§ About this task: Taking the line with "met1,45,8375,37.1" as the first and the line with "3_5_place_dp | 15800" as the last, set down exactly every line in that range from the entries below, and no more.

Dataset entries
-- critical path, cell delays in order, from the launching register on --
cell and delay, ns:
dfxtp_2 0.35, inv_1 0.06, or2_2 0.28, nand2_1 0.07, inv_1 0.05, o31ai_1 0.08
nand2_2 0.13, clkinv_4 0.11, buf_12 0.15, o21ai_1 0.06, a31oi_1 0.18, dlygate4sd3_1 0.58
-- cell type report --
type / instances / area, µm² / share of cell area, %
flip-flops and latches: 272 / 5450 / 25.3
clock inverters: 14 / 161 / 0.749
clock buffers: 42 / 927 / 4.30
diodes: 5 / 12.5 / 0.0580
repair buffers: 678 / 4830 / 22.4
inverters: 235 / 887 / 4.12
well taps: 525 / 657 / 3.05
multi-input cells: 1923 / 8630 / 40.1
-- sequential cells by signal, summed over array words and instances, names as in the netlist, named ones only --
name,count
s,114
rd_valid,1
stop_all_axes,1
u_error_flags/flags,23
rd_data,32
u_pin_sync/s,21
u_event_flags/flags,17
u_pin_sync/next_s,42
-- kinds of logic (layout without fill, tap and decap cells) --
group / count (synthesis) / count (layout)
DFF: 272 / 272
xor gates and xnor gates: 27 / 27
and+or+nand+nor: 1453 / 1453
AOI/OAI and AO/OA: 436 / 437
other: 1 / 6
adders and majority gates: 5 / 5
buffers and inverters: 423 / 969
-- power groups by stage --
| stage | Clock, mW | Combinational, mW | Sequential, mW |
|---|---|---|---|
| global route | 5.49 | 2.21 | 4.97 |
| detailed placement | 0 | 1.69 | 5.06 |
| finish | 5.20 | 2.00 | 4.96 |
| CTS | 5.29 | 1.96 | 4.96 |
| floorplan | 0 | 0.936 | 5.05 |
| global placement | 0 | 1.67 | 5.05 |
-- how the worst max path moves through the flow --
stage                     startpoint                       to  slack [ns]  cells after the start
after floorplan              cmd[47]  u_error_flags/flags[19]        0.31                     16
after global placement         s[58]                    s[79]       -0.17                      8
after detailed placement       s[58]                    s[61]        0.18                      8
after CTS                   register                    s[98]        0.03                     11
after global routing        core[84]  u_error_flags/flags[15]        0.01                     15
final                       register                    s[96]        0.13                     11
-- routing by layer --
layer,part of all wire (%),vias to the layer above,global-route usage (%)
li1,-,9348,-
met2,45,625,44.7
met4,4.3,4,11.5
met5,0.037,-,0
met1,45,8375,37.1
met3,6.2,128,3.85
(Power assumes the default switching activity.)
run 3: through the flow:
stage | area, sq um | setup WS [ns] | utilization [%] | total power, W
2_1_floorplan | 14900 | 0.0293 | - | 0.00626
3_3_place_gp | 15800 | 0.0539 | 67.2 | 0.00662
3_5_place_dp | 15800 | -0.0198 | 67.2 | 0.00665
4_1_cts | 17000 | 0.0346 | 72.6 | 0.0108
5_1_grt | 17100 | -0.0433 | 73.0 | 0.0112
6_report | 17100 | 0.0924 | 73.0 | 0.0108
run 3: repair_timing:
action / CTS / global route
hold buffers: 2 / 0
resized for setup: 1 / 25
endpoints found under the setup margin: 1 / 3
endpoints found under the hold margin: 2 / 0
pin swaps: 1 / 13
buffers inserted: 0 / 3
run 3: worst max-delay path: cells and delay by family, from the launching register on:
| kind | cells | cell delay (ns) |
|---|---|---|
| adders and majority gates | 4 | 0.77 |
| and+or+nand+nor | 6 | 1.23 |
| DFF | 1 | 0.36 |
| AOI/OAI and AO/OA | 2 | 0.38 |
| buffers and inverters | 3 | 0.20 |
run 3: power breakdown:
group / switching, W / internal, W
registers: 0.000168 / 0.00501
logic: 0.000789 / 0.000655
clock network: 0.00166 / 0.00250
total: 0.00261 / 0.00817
### src/hdl/tone_pkg.sv
// Package: constants and carrier types for the serial tone divider program block
package tone_pkg;

    // ------------------------------------------------------------
    // Program word layout
    // ------------------------------------------------------------
    localparam int WORD_BITS     = 32;
    localparam int TONE_LSB      = 0;
    localparam int TONE_BITS     = 16;
    localparam int SAMPLE_LSB    = 16;
    localparam int SAMPLE_BITS   = 12;
    localparam int ATTEN_LSB     = 28;
    localparam int ATTEN_BITS    = 4;
    localparam int SYNC_STAGES   = 2;

    // ------------------------------------------------------------
    // Reset values
    // ------------------------------------------------------------
    localparam logic [WORD_BITS-1:0]   WORD_RESET   = 32'h0000_0000;
    localparam logic [TONE_BITS-1:0]   TONE_RESET   = 16'h0000;
    localparam logic [SAMPLE_BITS-1:0] SAMPLE_RESET = 12'h000;
    localparam logic [ATTEN_BITS-1:0]  ATTEN_RESET  = 4'h0;

    // ------------------------------------------------------------
    // Carrier types
    // ------------------------------------------------------------
    typedef struct packed {
        logic write_select_n;
        logic bit_shift_clock;
        logic serial_data;
    } serial_pins_t;

    typedef struct packed {
        logic [ATTEN_BITS-1:0]  level_attenuation_field;
        logic [SAMPLE_BITS-1:0] sample_divisor_field;
        logic [TONE_BITS-1:0]   tone_divisor_field;
    } program_t;

    typedef struct packed {
        logic                  square_tone;
        logic                  sample_clock;
        logic [ATTEN_BITS-1:0] attenuation_db;
    } tone_out_t;

endpackage

### src/hdl/clock_divider.sv
// Programmable divider: one-cycle tick every divisor cycles of clk
`timescale 1ns/1ps
module clock_divider #(
    parameter int WIDTH = 16
) (
    input  wire logic             clk,
    input  wire logic             resetn,
    input  wire logic [WIDTH-1:0] divisor,
    output logic                  tick
);
    logic [WIDTH-1:0] count_q;

    // ------------------------------------------------------------
    // Down counter
    // ------------------------------------------------------------
    // Divisor 0 holds the tick low: a stopped output, not a runaway one
    always_ff @(posedge clk or negedge resetn) begin
        if (!resetn) begin
            count_q <= '0;
            tick    <= 1'b0;
        end else if (divisor == '0) begin
            count_q <= '0;
            tick    <= 1'b0;
        end else if (count_q == '0 || count_q >= divisor) begin
            count_q <= divisor - WIDTH'(1);
            tick    <= 1'b1;
        end else begin
            count_q <= count_q - WIDTH'(1);
            tick    <= 1'b0;
        end
    end
endmodule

§ Finished task:
met1,45,8375,37.1
met3,6.2,128,3.85
(Power assumes the default switching activity.)
run 3: through the flow:
stage | area, sq um | setup WS [ns] | utilization [%] | total power, W
2_1_floorplan | 14900 | 0.0293 | - | 0.00626
3_3_place_gp | 15800 | 0.0539 | 67.2 | 0.00662
3_5_place_dp | 15800 | -0.0198 | 67.2 | 0.00665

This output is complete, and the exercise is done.